(Stored dataset items)
$ cat config.mk
export PLATFORM = sky130hd
export DESIGN_NAME = enemy_predict_2s
export DESIGN_NICKNAME = enemy_predict_2s
export VERILOG_FILES = /design/flow/design.v
export SDC_FILE = /design/flow/constraint.sdc
export NUM_CORES = 4
export LEC_CHECK = 1
export CORE_UTILIZATION = 50
export SYNTH_HDL_FRONTEND = slang
$ cat constraint.sdc
current_design enemy_predict_2s

set clk_period 23.8
set clk_io_pct 0.2

create_clock -name clk0 -period $clk_period [get_ports {clk}]

set non_clock_inputs [all_inputs -no_clocks]
set_input_delay [expr $clk_period * $clk_io_pct] -clock clk0 $non_clock_inputs
set_output_delay [expr $clk_period * $clk_io_pct] -clock clk0 [all_outputs]
$ cat run.sh
#!/bin/bash
# OpenROAD 26Q1-2900-gdf79404cd8, Yosys 0.63+post, stock flow scripts
make -C /OpenROAD-flow-scripts/flow DESIGN_CONFIG=/design/flow/config.mk WORK_HOME=/design/flow/orfs finish
### flow/design.v
module dFlipFlop (input d,  
		input rstn,  
		input clk,
		input set,
		output reg q,
		output q_);
	assign q_ = !q;
	always @ (posedge clk or posedge set or posedge rstn) begin
		if (set)
			q <= 1;
		else if (rstn)
			q <= 0;
		else
			q <= d;
		end
endmodule
module delay (
    input clk,
    output Q_out
);
    wire Q_F0, Q_F1, Q_F2, Q_F3, Q_F4, Q_F5;
    dFlipFlop F0 (
        .d(Q_F0),
        .rstn(1'b0),
        .clk(clk),
		  .set(1'b0),
        .q(),
        .q_(Q_F0)
    );
    dFlipFlop F1 (
        .d(Q_F1),
        .rstn(1'b0),
        .clk(Q_F0),
		  .set(1'b0),
        .q(),
        .q_(Q_F1)
    );
    dFlipFlop F2 (
        .d(Q_F2),
        .rstn(1'b0),
        .clk(Q_F1),
		  .set(1'b0),
        .q(),
        .q_(Q_F2)
    );
    dFlipFlop F3 (
        .d(Q_F3),
        .rstn(1'b0),
        .clk(Q_F2),
		  .set(1'b0),
        .q(),
        .q_(Q_F3)
    );
    dFlipFlop F4 (
        .d(Q_F4),
        .rstn(1'b0),
        .clk(Q_F3),
		  .set(1'b0),
        .q(),
        .q_(Q_F4)
    );
    dFlipFlop F5 (
        .d(Q_F5),
        .rstn(1'b0),
        .clk(Q_F4),
		  .set(1'b0),
        .q(Q_out),
        .q_(Q_F5)
    );
endmodule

# Problem
The word to find is "config". Copy every line of the records that holds it.

# Completed exercise
$ cat config.mk
make -C /OpenROAD-flow-scripts/flow DESIGN_CONFIG=/design/flow/config.mk WORK_HOME=/design/flow/orfs finish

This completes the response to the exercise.